30 minutes – Reading with mommy. I read picture books and various readers to them. We worked our way through “Before Five in a Row” and SimplyCharlotteMason.com reading lists. Now we are working through “Books Children Love.” Sometimes I have my son read a page or a whole reader, depending on how motivated he feels that morning.

Fourth Hour

30 minutes – P.E. Every day, as long as it is over 46F and dry, my children spend time outside on their bikes or doing various ball activities with me or with each other. Today we played a bit of tennis, for instance. Catching, throwing, rolling, and bouncing a ball are important large motor skills. Some days they bike the Gatlinburg trail. Daddy and I run alongside them. It is four miles both ways and we do it in 70 minutes, including a five-minute break when we turn around at Sugarlands Visitor Center. Great cardio workout. When it’s warm, we go to the pool. Every other month, they take swim lessons.

30 minutes – The 3Rs, i.e. formal instruction in reading, writing and arithmetic. Ten minutes per subject is plenty for a five-year-old. A child’s attention span is their age in minutes plus one. So a three-year-old can focus for about four minutes and a five-year-old for about six minutes. I make sure I don’t push my son beyond his limits. We might take a break and talk about something (he always has a story to share) before we go on to the next concept. We will probably do fifteen minutes per subject in the second semester; by then, my son will be six.

 

Fifth Hour

30 minutes – Reading with daddy. This is a nightly routine which happens after supper and just before bedtime.

10 minutes – Music. I play classical music for them throughout the day, during meals, or in the car. If they are interested, I tell them it is Telemann or Handel or Mozart etc.

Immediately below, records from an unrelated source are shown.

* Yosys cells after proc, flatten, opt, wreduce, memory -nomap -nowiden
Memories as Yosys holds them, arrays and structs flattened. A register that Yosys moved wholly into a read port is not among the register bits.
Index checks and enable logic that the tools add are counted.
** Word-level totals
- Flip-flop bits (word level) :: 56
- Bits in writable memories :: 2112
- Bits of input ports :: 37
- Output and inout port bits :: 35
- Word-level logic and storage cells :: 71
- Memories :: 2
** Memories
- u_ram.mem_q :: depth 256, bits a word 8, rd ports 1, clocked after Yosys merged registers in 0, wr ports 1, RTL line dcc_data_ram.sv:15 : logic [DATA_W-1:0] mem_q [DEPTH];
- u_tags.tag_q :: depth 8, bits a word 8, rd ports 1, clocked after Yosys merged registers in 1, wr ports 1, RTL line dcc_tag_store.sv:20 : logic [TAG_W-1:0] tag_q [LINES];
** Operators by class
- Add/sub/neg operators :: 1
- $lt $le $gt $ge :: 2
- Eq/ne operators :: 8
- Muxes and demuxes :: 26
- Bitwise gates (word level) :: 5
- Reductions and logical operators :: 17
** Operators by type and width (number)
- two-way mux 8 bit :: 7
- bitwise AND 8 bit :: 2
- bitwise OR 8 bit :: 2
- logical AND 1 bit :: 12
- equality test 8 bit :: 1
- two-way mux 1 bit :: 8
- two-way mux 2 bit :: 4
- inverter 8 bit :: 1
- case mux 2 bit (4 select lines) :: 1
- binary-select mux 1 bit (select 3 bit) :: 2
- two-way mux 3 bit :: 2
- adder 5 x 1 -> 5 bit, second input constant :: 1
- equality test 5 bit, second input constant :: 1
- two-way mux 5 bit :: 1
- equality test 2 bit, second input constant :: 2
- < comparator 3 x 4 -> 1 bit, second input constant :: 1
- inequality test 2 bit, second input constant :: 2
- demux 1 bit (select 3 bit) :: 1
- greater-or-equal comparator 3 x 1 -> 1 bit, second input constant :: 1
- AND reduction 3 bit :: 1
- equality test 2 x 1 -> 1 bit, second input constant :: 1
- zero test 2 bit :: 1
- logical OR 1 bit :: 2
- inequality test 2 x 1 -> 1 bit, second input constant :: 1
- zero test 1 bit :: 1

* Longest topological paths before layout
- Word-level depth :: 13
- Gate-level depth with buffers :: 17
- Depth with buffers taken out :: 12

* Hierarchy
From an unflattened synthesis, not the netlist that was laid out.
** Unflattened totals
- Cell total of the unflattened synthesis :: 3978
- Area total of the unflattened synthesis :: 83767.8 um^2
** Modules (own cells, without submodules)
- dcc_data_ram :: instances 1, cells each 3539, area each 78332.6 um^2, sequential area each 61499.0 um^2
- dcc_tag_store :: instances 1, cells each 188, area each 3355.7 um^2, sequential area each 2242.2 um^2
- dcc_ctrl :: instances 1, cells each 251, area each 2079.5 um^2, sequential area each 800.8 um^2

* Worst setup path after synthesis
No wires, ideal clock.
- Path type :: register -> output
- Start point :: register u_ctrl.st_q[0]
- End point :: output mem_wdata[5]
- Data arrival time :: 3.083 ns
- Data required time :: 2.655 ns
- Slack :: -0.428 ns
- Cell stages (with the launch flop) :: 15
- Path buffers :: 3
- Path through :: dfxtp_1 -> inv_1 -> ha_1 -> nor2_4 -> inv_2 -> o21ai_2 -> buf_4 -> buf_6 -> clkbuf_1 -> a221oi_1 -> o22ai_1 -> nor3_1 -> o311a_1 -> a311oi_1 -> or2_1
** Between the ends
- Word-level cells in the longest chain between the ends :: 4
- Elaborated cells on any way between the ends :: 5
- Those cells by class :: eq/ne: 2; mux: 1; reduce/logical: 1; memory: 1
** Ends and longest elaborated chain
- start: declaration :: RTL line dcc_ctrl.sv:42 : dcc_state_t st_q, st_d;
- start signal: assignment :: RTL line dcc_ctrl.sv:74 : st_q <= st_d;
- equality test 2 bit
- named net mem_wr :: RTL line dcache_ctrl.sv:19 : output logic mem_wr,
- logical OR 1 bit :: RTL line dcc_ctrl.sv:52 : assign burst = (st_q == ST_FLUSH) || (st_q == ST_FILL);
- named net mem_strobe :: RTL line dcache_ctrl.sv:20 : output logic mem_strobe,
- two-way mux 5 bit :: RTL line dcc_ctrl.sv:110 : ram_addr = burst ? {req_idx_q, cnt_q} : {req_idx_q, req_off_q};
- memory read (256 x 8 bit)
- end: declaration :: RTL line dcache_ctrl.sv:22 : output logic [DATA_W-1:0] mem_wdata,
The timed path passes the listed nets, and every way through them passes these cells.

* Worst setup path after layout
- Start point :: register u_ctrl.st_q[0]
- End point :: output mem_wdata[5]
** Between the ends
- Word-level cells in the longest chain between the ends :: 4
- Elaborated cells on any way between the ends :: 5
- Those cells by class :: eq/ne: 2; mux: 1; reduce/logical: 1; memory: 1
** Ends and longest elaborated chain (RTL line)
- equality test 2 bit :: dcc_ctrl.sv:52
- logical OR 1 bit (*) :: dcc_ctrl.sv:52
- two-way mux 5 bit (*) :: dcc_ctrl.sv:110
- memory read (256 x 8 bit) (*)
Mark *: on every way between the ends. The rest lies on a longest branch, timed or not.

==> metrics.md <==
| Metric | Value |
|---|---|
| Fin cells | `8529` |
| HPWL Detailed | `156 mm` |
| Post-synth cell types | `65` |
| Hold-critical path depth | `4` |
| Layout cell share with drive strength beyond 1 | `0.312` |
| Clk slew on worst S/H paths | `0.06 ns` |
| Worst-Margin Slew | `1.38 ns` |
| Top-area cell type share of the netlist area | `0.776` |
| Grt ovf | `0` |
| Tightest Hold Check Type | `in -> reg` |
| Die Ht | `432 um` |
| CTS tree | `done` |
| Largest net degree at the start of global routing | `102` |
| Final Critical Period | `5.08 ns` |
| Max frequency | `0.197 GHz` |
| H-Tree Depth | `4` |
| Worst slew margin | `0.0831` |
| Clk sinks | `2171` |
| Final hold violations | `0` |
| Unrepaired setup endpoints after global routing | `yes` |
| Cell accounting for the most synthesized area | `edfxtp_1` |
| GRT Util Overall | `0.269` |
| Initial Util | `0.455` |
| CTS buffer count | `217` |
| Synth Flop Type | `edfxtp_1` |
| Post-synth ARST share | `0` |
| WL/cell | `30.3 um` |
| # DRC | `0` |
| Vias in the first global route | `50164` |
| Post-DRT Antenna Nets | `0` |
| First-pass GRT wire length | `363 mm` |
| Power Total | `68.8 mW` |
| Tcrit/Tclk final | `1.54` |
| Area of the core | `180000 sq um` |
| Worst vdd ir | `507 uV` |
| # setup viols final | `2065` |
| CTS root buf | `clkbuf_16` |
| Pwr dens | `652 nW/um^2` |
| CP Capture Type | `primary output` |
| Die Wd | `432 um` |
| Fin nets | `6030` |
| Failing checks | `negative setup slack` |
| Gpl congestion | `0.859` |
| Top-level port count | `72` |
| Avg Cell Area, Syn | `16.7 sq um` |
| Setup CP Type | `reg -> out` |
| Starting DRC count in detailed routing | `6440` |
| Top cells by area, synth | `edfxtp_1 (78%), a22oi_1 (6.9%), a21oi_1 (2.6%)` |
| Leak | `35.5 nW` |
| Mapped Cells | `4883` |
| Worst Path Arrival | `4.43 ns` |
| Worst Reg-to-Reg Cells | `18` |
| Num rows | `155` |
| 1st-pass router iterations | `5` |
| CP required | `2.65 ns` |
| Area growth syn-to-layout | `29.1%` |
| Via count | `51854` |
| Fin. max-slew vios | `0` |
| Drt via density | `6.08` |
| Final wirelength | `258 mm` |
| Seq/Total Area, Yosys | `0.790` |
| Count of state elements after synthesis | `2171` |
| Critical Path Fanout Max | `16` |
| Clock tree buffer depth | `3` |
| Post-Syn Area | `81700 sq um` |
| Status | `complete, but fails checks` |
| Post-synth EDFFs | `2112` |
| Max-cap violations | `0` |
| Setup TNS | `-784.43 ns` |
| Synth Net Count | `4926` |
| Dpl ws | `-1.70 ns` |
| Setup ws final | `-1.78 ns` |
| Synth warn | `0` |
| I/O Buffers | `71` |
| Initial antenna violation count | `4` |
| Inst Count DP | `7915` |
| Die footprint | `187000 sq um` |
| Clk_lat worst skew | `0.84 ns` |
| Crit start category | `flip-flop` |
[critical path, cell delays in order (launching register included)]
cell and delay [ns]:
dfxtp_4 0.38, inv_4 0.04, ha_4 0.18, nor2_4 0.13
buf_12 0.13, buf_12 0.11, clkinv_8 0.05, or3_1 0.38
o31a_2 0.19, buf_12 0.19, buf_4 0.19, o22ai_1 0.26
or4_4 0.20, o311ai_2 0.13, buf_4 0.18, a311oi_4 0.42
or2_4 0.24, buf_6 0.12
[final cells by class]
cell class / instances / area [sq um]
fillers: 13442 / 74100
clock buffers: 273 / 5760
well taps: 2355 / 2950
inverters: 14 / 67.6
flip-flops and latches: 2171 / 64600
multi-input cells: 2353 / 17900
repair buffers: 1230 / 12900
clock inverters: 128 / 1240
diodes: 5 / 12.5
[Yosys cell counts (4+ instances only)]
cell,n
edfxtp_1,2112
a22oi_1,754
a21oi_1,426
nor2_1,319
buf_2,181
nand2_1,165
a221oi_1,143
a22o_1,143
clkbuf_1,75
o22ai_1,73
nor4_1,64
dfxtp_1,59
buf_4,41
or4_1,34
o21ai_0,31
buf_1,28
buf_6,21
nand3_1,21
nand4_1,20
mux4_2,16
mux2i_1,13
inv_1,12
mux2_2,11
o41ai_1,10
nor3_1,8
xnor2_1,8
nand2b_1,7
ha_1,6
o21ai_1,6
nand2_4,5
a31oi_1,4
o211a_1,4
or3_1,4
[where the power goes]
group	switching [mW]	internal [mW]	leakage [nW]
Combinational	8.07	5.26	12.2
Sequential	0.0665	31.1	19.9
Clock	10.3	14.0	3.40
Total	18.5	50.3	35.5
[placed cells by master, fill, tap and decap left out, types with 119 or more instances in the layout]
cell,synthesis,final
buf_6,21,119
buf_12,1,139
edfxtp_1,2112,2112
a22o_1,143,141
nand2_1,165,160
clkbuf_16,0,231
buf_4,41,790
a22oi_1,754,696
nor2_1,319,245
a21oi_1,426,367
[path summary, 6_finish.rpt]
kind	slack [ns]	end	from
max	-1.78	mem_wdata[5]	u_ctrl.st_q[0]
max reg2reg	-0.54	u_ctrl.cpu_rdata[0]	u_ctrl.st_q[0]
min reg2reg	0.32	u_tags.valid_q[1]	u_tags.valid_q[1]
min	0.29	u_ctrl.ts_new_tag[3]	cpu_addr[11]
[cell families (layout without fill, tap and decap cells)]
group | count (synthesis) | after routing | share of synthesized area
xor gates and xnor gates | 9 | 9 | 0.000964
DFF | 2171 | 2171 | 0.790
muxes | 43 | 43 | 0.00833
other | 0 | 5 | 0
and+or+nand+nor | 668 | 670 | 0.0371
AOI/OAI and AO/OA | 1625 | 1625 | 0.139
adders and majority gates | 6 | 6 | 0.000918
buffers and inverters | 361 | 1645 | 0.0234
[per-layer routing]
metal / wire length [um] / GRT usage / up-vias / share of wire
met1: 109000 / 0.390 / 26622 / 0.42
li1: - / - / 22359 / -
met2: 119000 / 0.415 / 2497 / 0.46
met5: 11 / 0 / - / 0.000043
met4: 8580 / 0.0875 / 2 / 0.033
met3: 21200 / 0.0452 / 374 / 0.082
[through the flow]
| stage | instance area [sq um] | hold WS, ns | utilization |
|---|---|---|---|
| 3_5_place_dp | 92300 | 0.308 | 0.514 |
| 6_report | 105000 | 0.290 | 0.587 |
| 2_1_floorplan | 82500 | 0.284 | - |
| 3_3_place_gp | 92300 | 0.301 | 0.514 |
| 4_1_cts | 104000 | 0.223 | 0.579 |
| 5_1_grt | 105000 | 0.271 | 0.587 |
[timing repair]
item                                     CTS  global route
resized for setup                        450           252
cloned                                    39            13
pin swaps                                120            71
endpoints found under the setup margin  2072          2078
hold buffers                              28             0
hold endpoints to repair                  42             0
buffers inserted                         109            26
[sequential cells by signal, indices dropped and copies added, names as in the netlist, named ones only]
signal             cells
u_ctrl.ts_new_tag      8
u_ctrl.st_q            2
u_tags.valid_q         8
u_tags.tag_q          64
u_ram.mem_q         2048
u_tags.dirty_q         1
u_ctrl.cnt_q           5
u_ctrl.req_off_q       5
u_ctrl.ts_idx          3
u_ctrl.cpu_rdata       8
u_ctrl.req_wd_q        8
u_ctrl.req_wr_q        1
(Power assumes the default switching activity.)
===== src/rtl/lds_pkg.sv =====
package lds_pkg;
  typedef enum logic [1:0] {ST_IDLE, ST_FETCH, ST_PAD, ST_ACCESS} lds_state_e;

  localparam logic [15:0] LDS_MASK = 16'hFE0F;
  localparam logic [15:0] LDS_CODE = 16'h9000;

  function automatic logic is_lds(input logic [15:0] w);
    return (w & LDS_MASK) == LDS_CODE;
  endfunction

  function automatic logic [4:0] dest_of(input logic [15:0] w);
    return w[8:4];
  endfunction

  // extra cycles between address fetch and data request
  function automatic logic [1:0] pad_cycles(input logic ext, input logic io, input logic nvm);
    return {1'b0, ext & ~io} + {1'b0, nvm};
  endfunction
endpackage


===== src/rtl/lds_decoder.sv =====
module lds_decoder
  import lds_pkg::*;
(
  input  logic [15:0] word,
  output logic        match,
  output logic [4:0]  dest
);
  always_comb begin
    match = is_lds(word);
    dest  = dest_of(word);
  end
endmodule


===== src/rtl/lds_region_map.sv =====
module lds_region_map
  import lds_pkg::*;
#(
  parameter int          ADDR_W   = 16,
  parameter logic [15:0] IO_LAST  = 16'h005F,
  parameter logic [15:0] NVM_BASE = 16'h8000
) (
  input  logic [ADDR_W-1:0] k,
  input  logic              ext,
  output logic              in_io,
  output logic              in_nvm,
  output logic [1:0]        pads
);
  localparam logic [ADDR_W-1:0] IO_TOP  = ADDR_W'(IO_LAST);
  localparam logic [ADDR_W-1:0] NVM_LOW = ADDR_W'(NVM_BASE);

  always_comb begin
    in_io  = (k <= IO_TOP);
    in_nvm = (k >= NVM_LOW);
    pads   = pad_cycles(ext, in_io, in_nvm);
  end
endmodule


===== src/rtl/lds_ctrl.sv =====
module lds_ctrl
  import lds_pkg::*;
#(
  parameter int PC_W   = 16,
  parameter int ADDR_W = 16,
  parameter int PAGE_W = 8,
  parameter int DEST_W = 5
) (
  input  logic                     clk,
  input  logic                     rst_n,
  input  logic                     start,
  input  logic                     match,
  input  logic [DEST_W-1:0]        dest,
  input  logic [PC_W-1:0]          pc_in,
  input  logic [PAGE_W-1:0]        page,
  input  logic                     ext_timing,
  input  logic [ADDR_W-1:0]        pm_data,
  input  logic [1:0]               pads,
  input  logic                     rd_ready,
  output logic                     ext_q,
  output logic [PC_W-1:0]          pm_addr,
  output logic                     rd_req,
  output logic [PAGE_W+ADDR_W-1:0] rd_addr,
  output logic [DEST_W-1:0]        dest_q,
  output logic [PC_W-1:0]          pc_out,
  output logic                     busy,
  output logic                     done,
  output logic                     illegal,
  output logic                     accept_evt,
  output logic                     fetch_evt
);
  lds_state_e        state;
  logic [PC_W-1:0]   pc_q;
  logic [PAGE_W-1:0] page_q;
  logic [ADDR_W-1:0] k_q;
  logic [1:0]        pad_q;

  always_comb begin
    accept_evt = (state == ST_IDLE) && start && match;
    fetch_evt  = (state == ST_FETCH);
    rd_req     = (state == ST_ACCESS);
    done       = rd_req && rd_ready;
    busy       = (state != ST_IDLE);
    pm_addr    = pc_q + PC_W'(1);
    rd_addr    = {page_q, k_q};
  end

  always_ff @(posedge clk) begin
    if (!rst_n) begin
      state   <= ST_IDLE;
      pc_q    <= '0;
      page_q  <= '0;
      k_q     <= '0;
      pad_q   <= '0;
      dest_q  <= '0;
      ext_q   <= 1'b0;
      pc_out  <= '0;
      illegal <= 1'b0;
    end else begin
      illegal <= (state == ST_IDLE) && start && !match;
      unique case (state)
        ST_IDLE: begin
          if (accept_evt) begin
            pc_q   <= pc_in;
            page_q <= page;
            dest_q <= dest;
            ext_q  <= ext_timing;
            state  <= ST_FETCH;
          end
        end
        ST_FETCH: begin
          k_q   <= pm_data;
          pad_q <= pads;
          state <= (pads == 2'd0) ? ST_ACCESS : ST_PAD;
        end
        ST_PAD: begin
          if (pad_q == 2'd1) state <= ST_ACCESS;
          else               pad_q <= pad_q - 2'd1;
        end
        ST_ACCESS: begin
          if (rd_ready) begin
            pc_out <= pc_q + PC_W'(2);
            state  <= ST_IDLE;
          end
        end
        default: state <= ST_IDLE;
      endcase
    end
  end
endmodule


===== src/rtl/lds_sequencer.sv =====
module lds_sequencer #(
  parameter int          PC_W     = 16,
  parameter int          ADDR_W   = 16,
  parameter int          PAGE_W   = 8,
  parameter int          DATA_W   = 8,
  parameter int          RF_AW    = 5,
  parameter logic [15:0] IO_LAST  = 16'h005F,
  parameter logic [15:0] NVM_BASE = 16'h8000
) (
  input  logic                     clk,
  input  logic                     rst_n,
  input  logic                     start,
  input  logic [15:0]              instr,
  input  logic [PC_W-1:0]          pc_in,
  input  logic [PAGE_W-1:0]        page,
  input  logic                     ext_timing,
  output logic [PC_W-1:0]          pm_addr,
  input  logic [ADDR_W-1:0]        pm_data,
  output logic                     rd_req,
  output logic [PAGE_W+ADDR_W-1:0] rd_addr,
  input  logic [DATA_W-1:0]        rd_data,
  input  logic                     rd_ready,
  output logic                     rf_we,
  output logic [RF_AW-1:0]         rf_waddr,
  output logic [DATA_W-1:0]        rf_wdata,
  output logic [PC_W-1:0]          pc_out,
  output logic                     busy,
  output logic                     done,
  output logic                     illegal
);
  logic       match;
  logic [4:0] dest_raw;
  logic       in_io, in_nvm, ext_q;
  logic [1:0] pads;
  logic       accept_evt, fetch_evt;

  lds_decoder u_dec (.word(instr), .match(match), .dest(dest_raw));

  lds_region_map #(.ADDR_W(ADDR_W), .IO_LAST(IO_LAST), .NVM_BASE(NVM_BASE)) u_region (
    .k(pm_data), .ext(ext_q), .in_io(in_io), .in_nvm(in_nvm), .pads(pads)
  );

  lds_ctrl #(.PC_W(PC_W), .ADDR_W(ADDR_W), .PAGE_W(PAGE_W), .DEST_W(RF_AW)) u_ctrl (
    .clk(clk), .rst_n(rst_n), .start(start), .match(match),
    .dest(RF_AW'(dest_raw)), .pc_in(pc_in), .page(page), .ext_timing(ext_timing),
    .pm_data(pm_data), .pads(pads), .rd_ready(rd_ready), .ext_q(ext_q),
    .pm_addr(pm_addr), .rd_req(rd_req), .rd_addr(rd_addr), .dest_q(rf_waddr),
    .pc_out(pc_out), .busy(busy), .done(done), .illegal(illegal),
    .accept_evt(accept_evt), .fetch_evt(fetch_evt)
  );

  always_comb begin
    rf_we    = done;
    rf_wdata = rd_data;
  end
endmodule


===== config.mk =====
export PLATFORM = sky130hd
export DESIGN_NAME = lds_sequencer
export DESIGN_NICKNAME = d
export VERILOG_FILES = /design/src/rtl/lds_pkg.sv /design/src/rtl/lds_decoder.sv /design/src/rtl/lds_region_map.sv /design/src/rtl/lds_ctrl.sv /design/src/rtl/lds_sequencer.sv
export SDC_FILE = /design/constraint.sdc
export NUM_CORES = 1
export LEC_CHECK = 0
export ABC_AREA = 1
export BUFFER_PORTS_ARGS = -buffer_cell sky130_fd_sc_hd__buf_2
export CAP_MARGIN = 10
export CORE_ASPECT_RATIO = 1.75
export CORE_MARGIN = 2
export CORE_UTILIZATION = 30
export DETAILED_ROUTE_END_ITERATION = 8
export MAX_ROUTING_LAYER = met4
export SLEW_MARGIN = 20
export SYNTH_ARGS = -nofsm -noshare
export SYNTH_HDL_FRONTEND = slang
export SYNTH_HIERARCHICAL = 1
export SYNTH_SLANG_ARGS = --single-unit

===== constraint.sdc =====
create_clock -name clk -period 1.4 [get_ports clk]
set_input_delay 0.28 -clock clk [delete_from_list [all_inputs] [get_ports clk]]
set_output_delay 0.28 -clock clk [all_outputs]
set_load 0.005 [all_outputs]

Yosys cells after proc, flatten, opt, wreduce, memory -nomap -nowiden
Index checks and enable logic that the tools add are counted.

storage, ports and cells
  register bits after elaboration = 67
  input port bits = 69
  logic and storage cells = 46

cells by class
  add/subtract/negate cells = 4
  magnitude comparators = 2
  equality and inequality tests = 9
  muxes and demuxes = 7
  bitwise operators = 2
  reduce and logical (&&, ||, !) cells = 13

operators by type and width
  operator                                                          number
  adder 16 x 1 -> 16 bit (second input constant)                    1
  adder 16 x 2 -> 16 bit (second input constant)                    1
  >= comparator 16 bit (second input constant)                      1
  less-or-equal comparator 16 x 7 -> 1 bit (second input constant)  1
  equality test 11 bit (second input constant)                      1
  two-way mux 2 bit                                                 4
  case mux 2 bit (4 select lines)                                   1
  AND reduction 2 bit                                               3
  equality test 2 x 1 -> 1 bit (second input constant)              2
  equality test 2 bit (second input constant)                       2
  logical AND 1 bit                                                 4
  zero test 2 bit                                                   2
  inequality test 2 x 1 -> 1 bit (second input constant)            2
  inequality test 2 bit (second input constant)                     2
  case mux 2 bit (2 select lines)                                   1
  nonzero test 2 bit                                                2
  AND reduction 3 bit                                               1
  adder 1 x 1 -> 2 bit                                              1
  subtractor 2 x 1 -> 2 bit (second input constant)                 1
  AND 1 bit                                                         1
  zero test 1 bit                                                   1
  two-way mux 1 bit                                                 1
  inverter 1 bit                                                    1

Logic depth before layout (Yosys ltp)
Gate-level depths: netlist of the first run.

  depth in word-level cells = 7
  gate-level depth with buffers = 10
  depth with buffers taken out = 10

Modules after synthesis
The synthesis of the first run kept the hierarchy.

modules (own cells, without submodules)
  module          times used  cells each  area an instance (µm²)  seq. area each (µm²)
  lds_ctrl        1           418         3017.9                  1341.3
  lds_decoder     1           22          107.6                   0.0
  lds_sequencer   1           9           67.6                    0.0
  lds_region_map  1           13          62.6                    0.0

Worst setup path after synthesis of the first run
No wires, ideal clock.

  path type = register to output
  from = register u_ctrl.state[0]
  to = output port rf_we
  arrival = 1.242 ns
  required time = 1.120 ns
  path slack = -0.122 ns
  cell stages (with the launch flop) = 7
  path through = dfxtp_1 > ha_1 > nand2_1 > inv_1 > buf_2 > buf_2 > buf_4

on the way
  word-level cells in the longest chain between the ends = 2

RTL lines
  item                    RTL line             text
  start, declared         lds_ctrl.sv:32       lds_state_e state;
  start signal, assigned  lds_ctrl.sv:74       state <= (pads == 2'd0) ? ST_ACCESS : ST_PAD;
  equality test 2 bit     lds_ctrl.sv:41       rd_req = (state == ST_ACCESS);
  net rd_req              lds_sequencer.sv:19  output logic rd_req,
  logical AND 1 bit       lds_ctrl.sv:42       done = rd_req && rd_ready;
  end, declared           lds_sequencer.sv:23  output logic rf_we,

The timed path passes the listed nets, and every way through them passes these cells.

Worst setup path in the final report of the first run
  from = register u_ctrl.pc_q[1]
  to = register u_ctrl.pc_out[13]

on the way
  word-level cells in the longest chain between the ends = 1

RTL lines
  item                    RTL line        text
  start, declared         lds_ctrl.sv:33  logic [PC_W-1:0] pc_q;
  start signal, assigned  lds_ctrl.sv:64  pc_q <= pc_in;
  adder 16 x 2 -> 16 bit  lds_ctrl.sv:82  pc_out <= pc_q + PC_W'(2);
  end signal, assigned    lds_ctrl.sv:82
  end, declared           lds_ctrl.sv:25  output logic [PC_W-1:0] pc_out,

No other way between the ends.
A chain may end at the register's enable or synchronous reset.

==> results of run 1 <==
## worst reg2reg max path: cells and delay by family (launching register included)
family        cells  cell delay, ns
simple gates      6            0.41
fa+ha+maj         1            0.17
buf+inv           8            0.90
flops             1            0.36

10 minutes – Arts & Crafts. They make cards for different events and people on a regular basis. They draw, cut and paste in their lapbooks. They decorate their bedroom according to their fancy with old ribbons and scotch tape. They paint. They draw with chalk in the driveway.

10 minutes – Science. Once a month, they take a class at Ripley’s Aquarium. Nature walks or simply being in the yard provide an opportunity for spotting insects and animals. We melt ice. We make popsicles. We grow butterflies out of caterpillars we mail ordered. We write in our nature journals. We learn to cook and can and garden.

10 minutes – Foreign Languages. I tell them things in French and Spanish every day. Simple things. “Thank you” or “here you are” or “please” or whatever simple phrase I may use in Romanian, I repeat it in French. Or Spanish. Or English. I find myself saying the same thing in three or four different ways. Sometimes I make them repeat it, but other times, if we are hard at play, I just say it and we move on. We also repeat the days of the week and the months of the year in several languages for our calendar activities.

As you can see, I easily come up with more than five hours of “instruction” per day. Which means that I can leave out certain activities based on what we have on our schedule as a family that particular day. Activities can carry over for recording purposes, too. It works out well. I told you homeschooling was a flexible endeavor.